Investing.com – U.S. stocks are set to edge higher at the open Monday, with investors still confident about the strength of the U.S. economic recovery despite the fraught political situation reducing the likelihood of additional stimulus in the near future.
The Dow Jones Industrial Average cash index has gained over 5% in August, traditionally the weakest month of the year, while the S&P 500 and the NASDAQ Composite have posted gains in three of the last four weeks. The benchmark S&P 500 is just 0.4% away from February’s record close.
Goldman Sachs (NYSE:GS) lifted its year-end price target for the S&P 500 on Monday to 3,600 from 3,000, as the relentless rally off the March lows leaves previous predictions out of date.

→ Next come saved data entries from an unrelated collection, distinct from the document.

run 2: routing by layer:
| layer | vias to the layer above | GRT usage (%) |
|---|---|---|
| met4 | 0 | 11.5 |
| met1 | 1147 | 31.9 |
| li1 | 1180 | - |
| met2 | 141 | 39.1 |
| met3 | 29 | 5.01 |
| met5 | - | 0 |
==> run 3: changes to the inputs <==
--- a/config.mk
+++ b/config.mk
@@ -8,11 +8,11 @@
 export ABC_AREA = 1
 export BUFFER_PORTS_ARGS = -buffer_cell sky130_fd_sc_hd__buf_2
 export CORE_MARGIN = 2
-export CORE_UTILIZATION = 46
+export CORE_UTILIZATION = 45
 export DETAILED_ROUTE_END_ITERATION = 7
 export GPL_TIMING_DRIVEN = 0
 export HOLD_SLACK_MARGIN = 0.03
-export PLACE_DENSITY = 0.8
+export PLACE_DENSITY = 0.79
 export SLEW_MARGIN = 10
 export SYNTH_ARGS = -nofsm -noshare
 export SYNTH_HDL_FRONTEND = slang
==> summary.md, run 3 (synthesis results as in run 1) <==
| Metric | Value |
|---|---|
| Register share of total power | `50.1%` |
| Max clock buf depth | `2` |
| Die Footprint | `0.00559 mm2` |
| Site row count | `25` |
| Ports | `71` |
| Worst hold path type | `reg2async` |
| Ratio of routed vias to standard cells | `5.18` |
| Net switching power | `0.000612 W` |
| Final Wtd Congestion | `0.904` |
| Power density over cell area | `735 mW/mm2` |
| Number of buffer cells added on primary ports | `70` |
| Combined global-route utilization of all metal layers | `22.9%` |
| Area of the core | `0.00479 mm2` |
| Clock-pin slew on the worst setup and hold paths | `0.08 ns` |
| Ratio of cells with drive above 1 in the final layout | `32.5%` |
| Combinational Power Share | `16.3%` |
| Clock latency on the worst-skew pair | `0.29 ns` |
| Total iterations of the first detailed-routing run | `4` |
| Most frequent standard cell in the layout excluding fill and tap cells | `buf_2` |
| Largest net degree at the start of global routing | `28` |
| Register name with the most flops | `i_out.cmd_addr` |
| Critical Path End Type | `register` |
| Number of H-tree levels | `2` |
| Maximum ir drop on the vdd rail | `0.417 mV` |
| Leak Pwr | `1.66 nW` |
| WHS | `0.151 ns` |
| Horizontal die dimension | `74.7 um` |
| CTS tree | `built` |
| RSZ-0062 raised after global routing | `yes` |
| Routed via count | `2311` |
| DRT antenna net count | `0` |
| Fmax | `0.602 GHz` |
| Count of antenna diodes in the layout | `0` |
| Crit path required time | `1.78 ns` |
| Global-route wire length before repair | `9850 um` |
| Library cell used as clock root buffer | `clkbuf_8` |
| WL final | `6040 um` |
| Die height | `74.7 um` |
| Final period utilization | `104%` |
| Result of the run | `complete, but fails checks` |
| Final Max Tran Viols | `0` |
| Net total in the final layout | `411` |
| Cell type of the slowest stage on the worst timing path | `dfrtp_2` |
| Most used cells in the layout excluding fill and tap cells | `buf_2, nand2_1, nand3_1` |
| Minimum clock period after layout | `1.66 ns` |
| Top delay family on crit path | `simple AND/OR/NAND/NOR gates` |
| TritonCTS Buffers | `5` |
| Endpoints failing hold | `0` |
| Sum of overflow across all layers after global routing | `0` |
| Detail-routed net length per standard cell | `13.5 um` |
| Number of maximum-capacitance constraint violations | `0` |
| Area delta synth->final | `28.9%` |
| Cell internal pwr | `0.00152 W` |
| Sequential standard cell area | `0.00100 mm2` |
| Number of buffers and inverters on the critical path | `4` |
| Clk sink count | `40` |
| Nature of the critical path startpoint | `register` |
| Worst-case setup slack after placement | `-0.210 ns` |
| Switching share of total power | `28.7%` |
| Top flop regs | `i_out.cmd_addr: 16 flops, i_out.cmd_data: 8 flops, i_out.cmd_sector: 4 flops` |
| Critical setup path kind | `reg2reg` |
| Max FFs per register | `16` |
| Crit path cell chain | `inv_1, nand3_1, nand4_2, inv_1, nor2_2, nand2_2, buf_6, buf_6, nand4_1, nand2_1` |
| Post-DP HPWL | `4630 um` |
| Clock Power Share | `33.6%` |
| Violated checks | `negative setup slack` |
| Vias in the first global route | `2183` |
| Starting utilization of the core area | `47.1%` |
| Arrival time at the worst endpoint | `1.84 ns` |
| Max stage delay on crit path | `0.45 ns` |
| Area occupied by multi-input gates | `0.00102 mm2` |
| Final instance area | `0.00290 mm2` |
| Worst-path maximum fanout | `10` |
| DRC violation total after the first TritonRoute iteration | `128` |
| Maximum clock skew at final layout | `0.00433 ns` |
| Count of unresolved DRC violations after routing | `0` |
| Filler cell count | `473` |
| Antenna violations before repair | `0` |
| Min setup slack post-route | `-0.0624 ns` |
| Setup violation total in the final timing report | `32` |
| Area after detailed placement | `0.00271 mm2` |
==> config.mk <==
export PLATFORM = sky130hd
export DESIGN_NAME = mport_addr_decode
export DESIGN_NICKNAME = d
export VERILOG_FILES = /design/src/rtl/mpd_pkg.sv /design/src/rtl/mpd_index_sel.sv /design/src/rtl/mpd_slot_match.sv /design/src/rtl/mpd_base_match.sv /design/src/rtl/mpd_out_stage.sv /design/src/rtl/mport_addr_decode.sv
export SDC_FILE = /design/constraint.sdc
export NUM_CORES = 1
export LEC_CHECK = 0
export ABC_AREA = 0
export BUFFER_PORTS_ARGS = -buffer_cell sky130_fd_sc_hd__buf_4
export CAP_MARGIN = 20
export CORE_MARGIN = 3
export CORE_UTILIZATION = 46
export DETAILED_ROUTE_END_ITERATION = 16
export GPL_TIMING_DRIVEN = 1
export PLACE_DENSITY = 0.87
export RECOVER_POWER = 100
export SLEW_MARGIN = 20
export SYNTH_ARGS = -nofsm -noshare
export SYNTH_HDL_FRONTEND = slang
export SYNTH_HIERARCHICAL = 1
export SYNTH_SLANG_ARGS = --single-unit
export TNS_END_PERCENT = 30
==> constraint.sdc <==
create_clock -name clk -period 1.8 [get_ports clk]
set_clock_uncertainty 0.1 [all_clocks]
set_input_delay 0.09 -clock clk [delete_from_list [all_inputs] [get_ports clk]]
set_output_delay 0.09 -clock clk [all_outputs]
set_load 0.005 [all_outputs]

Large stimulus injections have fueled the climb in the S&P 500 since the March sell-off sparked by the pandemic. However, a new fiscal boost looks unlikely near term with the two U.S. political parties seemingly far apart over the size and terms of the latest relief bill.
Additionally, the Democratic national convention starts on Monday, traditionally the starting point for November’s presidential election, suggesting that least some policymakers may have other things on their minds.

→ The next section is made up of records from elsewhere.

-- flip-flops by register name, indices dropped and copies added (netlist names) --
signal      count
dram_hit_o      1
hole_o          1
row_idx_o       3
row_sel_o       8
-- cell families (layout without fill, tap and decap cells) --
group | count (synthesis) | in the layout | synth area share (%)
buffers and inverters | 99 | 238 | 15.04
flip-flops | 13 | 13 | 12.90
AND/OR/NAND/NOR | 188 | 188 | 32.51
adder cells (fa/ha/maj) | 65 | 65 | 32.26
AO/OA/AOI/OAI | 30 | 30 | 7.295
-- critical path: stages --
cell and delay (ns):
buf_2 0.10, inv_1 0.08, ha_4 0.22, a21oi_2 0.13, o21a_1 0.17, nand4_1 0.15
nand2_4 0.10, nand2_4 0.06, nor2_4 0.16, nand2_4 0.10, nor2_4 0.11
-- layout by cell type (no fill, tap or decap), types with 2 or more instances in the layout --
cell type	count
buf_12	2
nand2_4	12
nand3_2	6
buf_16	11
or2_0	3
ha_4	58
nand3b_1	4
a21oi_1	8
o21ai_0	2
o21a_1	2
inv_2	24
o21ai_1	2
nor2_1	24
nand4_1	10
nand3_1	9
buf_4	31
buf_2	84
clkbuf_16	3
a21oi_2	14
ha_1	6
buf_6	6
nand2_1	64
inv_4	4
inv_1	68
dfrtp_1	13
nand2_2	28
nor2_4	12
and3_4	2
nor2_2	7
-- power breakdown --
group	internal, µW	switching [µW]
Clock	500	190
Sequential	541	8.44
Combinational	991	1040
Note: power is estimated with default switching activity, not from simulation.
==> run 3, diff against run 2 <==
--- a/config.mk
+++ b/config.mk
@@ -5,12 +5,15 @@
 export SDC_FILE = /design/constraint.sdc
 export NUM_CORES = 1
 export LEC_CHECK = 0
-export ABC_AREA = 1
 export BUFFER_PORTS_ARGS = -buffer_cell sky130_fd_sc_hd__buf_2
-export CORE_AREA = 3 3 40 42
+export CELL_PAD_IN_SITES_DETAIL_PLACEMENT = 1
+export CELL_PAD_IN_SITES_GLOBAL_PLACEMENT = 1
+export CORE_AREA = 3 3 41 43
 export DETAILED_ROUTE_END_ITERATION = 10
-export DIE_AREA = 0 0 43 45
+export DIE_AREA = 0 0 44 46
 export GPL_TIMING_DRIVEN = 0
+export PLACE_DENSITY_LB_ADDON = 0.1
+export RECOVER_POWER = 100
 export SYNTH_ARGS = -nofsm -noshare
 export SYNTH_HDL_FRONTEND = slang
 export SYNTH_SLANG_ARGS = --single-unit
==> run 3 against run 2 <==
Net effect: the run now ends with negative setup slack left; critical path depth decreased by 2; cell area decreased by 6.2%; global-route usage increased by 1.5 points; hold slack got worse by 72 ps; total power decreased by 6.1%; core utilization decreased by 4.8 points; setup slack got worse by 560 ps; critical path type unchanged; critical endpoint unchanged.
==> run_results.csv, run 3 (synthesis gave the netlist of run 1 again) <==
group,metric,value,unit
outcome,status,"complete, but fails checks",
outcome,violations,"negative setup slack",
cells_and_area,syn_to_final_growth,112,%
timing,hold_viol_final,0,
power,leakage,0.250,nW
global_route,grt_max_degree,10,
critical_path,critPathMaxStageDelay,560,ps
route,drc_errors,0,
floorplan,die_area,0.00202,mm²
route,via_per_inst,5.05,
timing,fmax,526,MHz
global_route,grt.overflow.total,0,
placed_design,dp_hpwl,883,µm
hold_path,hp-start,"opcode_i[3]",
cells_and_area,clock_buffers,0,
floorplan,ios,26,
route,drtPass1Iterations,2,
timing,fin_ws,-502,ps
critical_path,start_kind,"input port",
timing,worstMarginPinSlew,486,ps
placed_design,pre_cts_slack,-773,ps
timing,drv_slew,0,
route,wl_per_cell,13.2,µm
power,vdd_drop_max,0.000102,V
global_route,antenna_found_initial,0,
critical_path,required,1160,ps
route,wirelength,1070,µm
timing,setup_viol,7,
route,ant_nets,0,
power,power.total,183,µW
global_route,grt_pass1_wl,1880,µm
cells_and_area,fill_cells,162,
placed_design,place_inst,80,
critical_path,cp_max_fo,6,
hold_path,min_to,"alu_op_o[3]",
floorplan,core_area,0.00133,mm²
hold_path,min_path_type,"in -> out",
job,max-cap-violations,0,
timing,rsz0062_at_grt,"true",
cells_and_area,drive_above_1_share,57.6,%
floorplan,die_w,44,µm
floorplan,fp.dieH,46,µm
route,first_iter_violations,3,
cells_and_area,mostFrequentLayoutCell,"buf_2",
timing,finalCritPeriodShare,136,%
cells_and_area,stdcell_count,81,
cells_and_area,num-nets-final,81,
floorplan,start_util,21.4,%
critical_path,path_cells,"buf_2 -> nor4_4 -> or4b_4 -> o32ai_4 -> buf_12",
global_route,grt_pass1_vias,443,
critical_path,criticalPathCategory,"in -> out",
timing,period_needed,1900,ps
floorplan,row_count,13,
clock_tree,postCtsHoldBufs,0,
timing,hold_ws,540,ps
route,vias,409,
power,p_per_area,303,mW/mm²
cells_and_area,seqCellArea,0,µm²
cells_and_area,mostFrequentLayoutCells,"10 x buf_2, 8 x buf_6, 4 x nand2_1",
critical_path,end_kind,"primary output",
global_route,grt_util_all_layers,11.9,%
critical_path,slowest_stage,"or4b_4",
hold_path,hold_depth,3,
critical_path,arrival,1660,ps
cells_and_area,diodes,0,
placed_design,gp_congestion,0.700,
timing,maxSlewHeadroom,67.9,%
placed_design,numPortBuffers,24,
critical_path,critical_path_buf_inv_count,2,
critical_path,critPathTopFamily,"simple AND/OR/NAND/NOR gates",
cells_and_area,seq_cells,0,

In corporate news, while the second-quarter earnings season is mostly over, major retailers are yet to post results, although not on Monday.
As of Friday, 457 companies in the S&P 500 have posted results, of which 81.4% have come in above a decidedly low expectations bar, according to Refinitiv data.

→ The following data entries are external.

$ cat src/rtl/fpc_pkg.sv
package fpc_pkg;

  localparam logic [7:0] OFF_CTRL = 8'h00;
  localparam logic [7:0] OFF_SET  = 8'h04;
  localparam logic [7:0] OFF_CLR  = 8'h08;
  localparam logic [7:0] OFF_TIME = 8'h10;
  localparam logic [7:0] OFF_DATA = 8'h20;

  localparam logic [15:0] UNLOCK_KEY = 16'h3E77;

  localparam int BUSY_POS   = 8;
  localparam int ERR_POS    = 9;
  localparam int RELOAD_POS = 10;

  typedef struct packed {
    logic [5:0]  strobe_read;
    logic [3:0]  relax;
    logic [11:0] strobe_prog;
  } fpc_timing_t;

  typedef enum logic [2:0] {
    ST_IDLE,
    ST_READ,
    ST_SCAN,
    ST_PRE,
    ST_STROBE,
    ST_POST,
    ST_GAP
  } fpc_state_t;

endpackage

$ cat src/rtl/fpc_regs.sv
module fpc_regs
  import fpc_pkg::*;
#(
  parameter int          ADDR_W     = 7,
  parameter int          DATA_W     = 32,
  parameter logic [31:0] TIMING_RST = 32'h0AC2_1190
) (
  input  logic              clk,
  input  logic              rst,
  input  logic              bus_sel,
  input  logic              bus_wr,
  input  logic [7:0]        bus_addr,
  input  logic [31:0]       bus_wdata,
  output logic [31:0]       bus_rdata,
  input  logic              busy,
  input  logic              fuse_locked,
  input  logic [DATA_W-1:0] data_q,
  output fpc_timing_t       timing,
  output logic [ADDR_W-1:0] ctrl_addr,
  output logic              data_load,
  output logic              go
);

  localparam logic [5:0] TIME_KEEP = TIMING_RST[27:22];

  logic [7:0]  addr_q;
  logic [15:0] key_q;
  logic        err_q;
  logic        reload_q;
  fpc_timing_t time_q;

  logic wr, rd, wr_ok, known, key_ok, prog_req;
  logic hit_ctrl, hit_set, hit_clr, hit_time, hit_data;

  always_comb begin
    wr       = bus_sel & bus_wr;
    rd       = bus_sel & ~bus_wr;
    hit_ctrl = (bus_addr == OFF_CTRL);
    hit_set  = (bus_addr == OFF_SET);
    hit_clr  = (bus_addr == OFF_CLR);
    hit_time = (bus_addr == OFF_TIME);
    hit_data = (bus_addr == OFF_DATA);
    known    = hit_ctrl | hit_set | hit_clr | hit_time | hit_data;
    wr_ok    = wr & ~busy;
    key_ok   = (key_q == UNLOCK_KEY);
    data_load = wr_ok & hit_data;
    prog_req = data_load & key_ok & ~err_q;
    go       = prog_req & ~fuse_locked;
  end

  assign timing    = time_q;
  assign ctrl_addr = addr_q[ADDR_W-1:0];

  always_ff @(posedge clk) begin
    if (rst) begin
      addr_q   <= '0;
      key_q    <= '0;
      err_q    <= 1'b0;
      reload_q <= 1'b0;
      time_q   <= TIMING_RST[21:0];
    end else if (wr && busy && known) begin
      err_q <= 1'b1;
    end else if (wr_ok) begin
      if (hit_ctrl) begin
        addr_q   <= bus_wdata[7:0];
        err_q    <= bus_wdata[ERR_POS];
        reload_q <= bus_wdata[RELOAD_POS];
        key_q    <= bus_wdata[31:16];
      end
      if (hit_set) begin
        addr_q   <= addr_q | bus_wdata[7:0];
        err_q    <= err_q | bus_wdata[ERR_POS];
        reload_q <= reload_q | bus_wdata[RELOAD_POS];
        key_q    <= key_q | bus_wdata[31:16];
      end
      if (hit_clr) begin
        addr_q   <= addr_q & ~bus_wdata[7:0];
        err_q    <= err_q & ~bus_wdata[ERR_POS];
        reload_q <= reload_q & ~bus_wdata[RELOAD_POS];
        key_q    <= key_q & ~bus_wdata[31:16];
      end
      if (hit_time) begin
        time_q <= bus_wdata[21:0];
      end
      if (hit_data) begin
        key_q <= '0;
        if (prog_req && fuse_locked) err_q <= 1'b1;
      end
    end
  end

  always_ff @(posedge clk) begin
    if (rst) begin
      bus_rdata <= '0;
    end else if (rd) begin
      if (hit_ctrl)
        bus_rdata <= {key_q, 5'b0, reload_q, err_q, busy, addr_q};
      else if (hit_time)
        bus_rdata <= {4'b0, TIME_KEEP, time_q};
      else if (hit_data)
        bus_rdata <= 32'(data_q);
      else
        bus_rdata <= '0;
    end
  end

  AST_KEY_CLEARED: assert property (@(posedge clk) disable iff (rst)
    data_load |=> (key_q == 16'h0));

  AST_BUSY_WRITE_ERR: assert property (@(posedge clk) disable iff (rst)
    (wr && busy && known) |=> err_q);

  AST_LOCK_ERR: assert property (@(posedge clk) disable iff (rst)
    (prog_req && fuse_locked) |=> (err_q && !busy));

endmodule

$ cat src/rtl/fpc_burn_seq.sv
module fpc_burn_seq
  import fpc_pkg::*;
#(
  parameter int DATA_W     = 32,
  parameter int ADDR_W     = 7,
  parameter int GAP_CYCLES = 200
) (
  input  logic              clk,
  input  logic              rst,
  input  fpc_timing_t       timing,
  input  logic [ADDR_W-1:0] ctrl_addr,
  input  logic              data_load,
  input  logic [DATA_W-1:0] data_wdata,
  input  logic              go,
  input  logic [DATA_W-1:0] fuse_rdata,
  output logic              busy,
  output logic [DATA_W-1:0] data_q,
  output logic [ADDR_W-1:0] fuse_addr,
  output logic [$clog2(DATA_W)-1:0] fuse_bit,
  output logic              fuse_prog,
  output logic              fuse_read
);

  localparam int IDX_W = $clog2(DATA_W);
  localparam int CNT_W = 12;
  localparam int GAP_W = $clog2(GAP_CYCLES + 1);
  localparam logic [IDX_W-1:0] LAST_IDX = IDX_W'(DATA_W - 1);

  fpc_state_t        state;
  logic [DATA_W-1:0] shreg;
  logic [ADDR_W-1:0] lat_addr;
  logic [IDX_W-1:0]  bit_idx;
  logic [CNT_W-1:0]  cnt;
  logic [GAP_W-1:0]  gap_cnt;
  logic              pending;
  logic [CNT_W-1:0]  rd_len, prog_len, pad_len;

  always_comb begin
    rd_len   = (timing.strobe_read == 6'd0) ? CNT_W'(1) : CNT_W'(timing.strobe_read);
    prog_len = (timing.strobe_prog == 12'd0) ? CNT_W'(1) : timing.strobe_prog;
    pad_len  = CNT_W'(timing.relax);
    busy     = (state != ST_IDLE) && !((state == ST_GAP) && !pending);
  end

  assign data_q    = shreg;
  assign fuse_addr = busy ? lat_addr : ctrl_addr;
  assign fuse_bit  = bit_idx;
  assign fuse_prog = (state == ST_STROBE);
  assign fuse_read = (state == ST_READ);

  always_ff @(posedge clk) begin
    if (rst) begin
      state    <= ST_IDLE;
      shreg    <= '0;
      lat_addr <= '0;
      bit_idx  <= '0;
      cnt      <= '0;
      gap_cnt  <= '0;
      pending  <= 1'b0;
    end else begin
      unique case (state)
        ST_IDLE: begin
          if (data_load) shreg <= data_wdata;
          if (go) begin
            lat_addr <= ctrl_addr;
            bit_idx  <= '0;
            cnt      <= rd_len - 1'b1;
            state    <= ST_READ;
          end
        end
        ST_READ: begin
          if (cnt == '0) begin
            shreg <= shreg & ~fuse_rdata;
            state <= ST_SCAN;
          end else begin
            cnt <= cnt - 1'b1;
          end
        end
        ST_SCAN: begin
          if (shreg[0]) begin
            cnt   <= pad_len;
            state <= ST_PRE;
          end else begin
            shreg <= shreg >> 1;
            if (bit_idx == LAST_IDX) begin
              gap_cnt <= GAP_W'(GAP_CYCLES - 1);
              bit_idx <= '0;
              state   <= ST_GAP;
            end else begin
              bit_idx <= bit_idx + 1'b1;
            end
          end
        end
        ST_PRE: begin
          if (cnt == '0) begin
            cnt   <= prog_len - 1'b1;
            state <= ST_STROBE;
          end else begin
            cnt <= cnt - 1'b1;
          end
        end
        ST_STROBE: begin
          if (cnt == '0) begin
            cnt   <= pad_len;
            state <= ST_POST;
          end else begin
            cnt <= cnt - 1'b1;
          end
        end
        ST_POST: begin
          if (cnt == '0) begin
            shreg <= shreg >> 1;
            if (bit_idx == LAST_IDX) begin
              gap_cnt <= GAP_W'(GAP_CYCLES - 1);
              bit_idx <= '0;
              state   <= ST_GAP;
            end else begin
              bit_idx <= bit_idx + 1'b1;
              state   <= ST_SCAN;
            end
          end else begin
            cnt <= cnt - 1'b1;
          end
        end
        ST_GAP: begin
          if (data_load) shreg <= data_wdata;
          if (go) begin
            lat_addr <= ctrl_addr;
            pending  <= 1'b1;
          end
          if (gap_cnt == '0) begin
            if (pending || go) begin
              pending <= 1'b0;
              bit_idx <= '0;
              cnt     <= rd_len - 1'b1;
              state   <= ST_READ;
            end else begin
              state <= ST_IDLE;
            end
          end else begin
            gap_cnt <= gap_cnt - 1'b1;
          end
        end
        default: state <= ST_IDLE;
      endcase
    end
  end

  AST_ADDR_HELD: assert property (@(posedge clk) disable iff (rst)
    (busy && $past(busy)) |-> $stable(fuse_addr));

  AST_PROG_MASKED: assert property (@(posedge clk) disable iff (rst)
    fuse_prog |-> shreg[0]);

  AST_GAP_HOLD: assert property (@(posedge clk) disable iff (rst)
    (state == ST_GAP && gap_cnt != '0) |=> !fuse_read);

endmodule

$ cat src/rtl/fuse_prog_ctrl.sv
module fuse_prog_ctrl
  import fpc_pkg::*;
#(
  parameter int          ADDR_W     = 7,
  parameter int          DATA_W     = 32,
  parameter int          GAP_CYCLES = 200,
  parameter logic [31:0] TIMING_RST = 32'h0AC2_1190
) (
  input  logic              clk,
  input  logic              rst,
  input  logic              bus_sel,
  input  logic              bus_wr,
  input  logic [7:0]        bus_addr,
  input  logic [31:0]       bus_wdata,
  output logic [31:0]       bus_rdata,
  output logic [ADDR_W-1:0] fuse_addr,
  output logic [$clog2(DATA_W)-1:0] fuse_bit,
  output logic              fuse_prog,
  output logic              fuse_read,
  input  logic [DATA_W-1:0] fuse_rdata,
  input  logic              fuse_locked
);

  fpc_timing_t       timing;
  logic [ADDR_W-1:0] ctrl_addr;
  logic              data_load, go, busy;
  logic [DATA_W-1:0] data_q;

  fpc_regs #(
    .ADDR_W    (ADDR_W),
    .DATA_W    (DATA_W),
    .TIMING_RST(TIMING_RST)
  ) u_regs (
    .clk        (clk),
    .rst        (rst),
    .bus_sel    (bus_sel),
    .bus_wr     (bus_wr),
    .bus_addr   (bus_addr),
    .bus_wdata  (bus_wdata),
    .bus_rdata  (bus_rdata),
    .busy       (busy),
    .fuse_locked(fuse_locked),
    .data_q     (data_q),
    .timing     (timing),
    .ctrl_addr  (ctrl_addr),
    .data_load  (data_load),
    .go         (go)
  );

  fpc_burn_seq #(
    .DATA_W    (DATA_W),
    .ADDR_W    (ADDR_W),
    .GAP_CYCLES(GAP_CYCLES)
  ) u_seq (
    .clk       (clk),
    .rst       (rst),
    .timing    (timing),
    .ctrl_addr (ctrl_addr),
    .data_load (data_load),
    .data_wdata(bus_wdata[DATA_W-1:0]),
    .go        (go),
    .fuse_rdata(fuse_rdata),
    .busy      (busy),
    .data_q    (data_q),
    .fuse_addr (fuse_addr),
    .fuse_bit  (fuse_bit),
    .fuse_prog (fuse_prog),
    .fuse_read (fuse_read)
  );

endmodule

Meanwhile, the Covid-19 virus continued to cause havoc, with the United States surpassing 170,000 coronavirus deaths over the weekend, according to data from Johns Hopkins University.
Oil prices edged lower Monday, after hitting new post-pandemic highs over the weekend, amid caution ahead of this week’s meeting of the OPEC+ producer bloc to discuss production levels.
The group has a tricky job ahead – increasing supply even as demand remains substantially below last year’s levels – without crashing prices.
China and the U.S. postponed a meeting originally scheduled for the weekend to review their January phase one trade deal, saving both sides the embarrassment of acknowledging that China isn’t buying anywhere close to the volumes of U.S. products it promised to buy in January.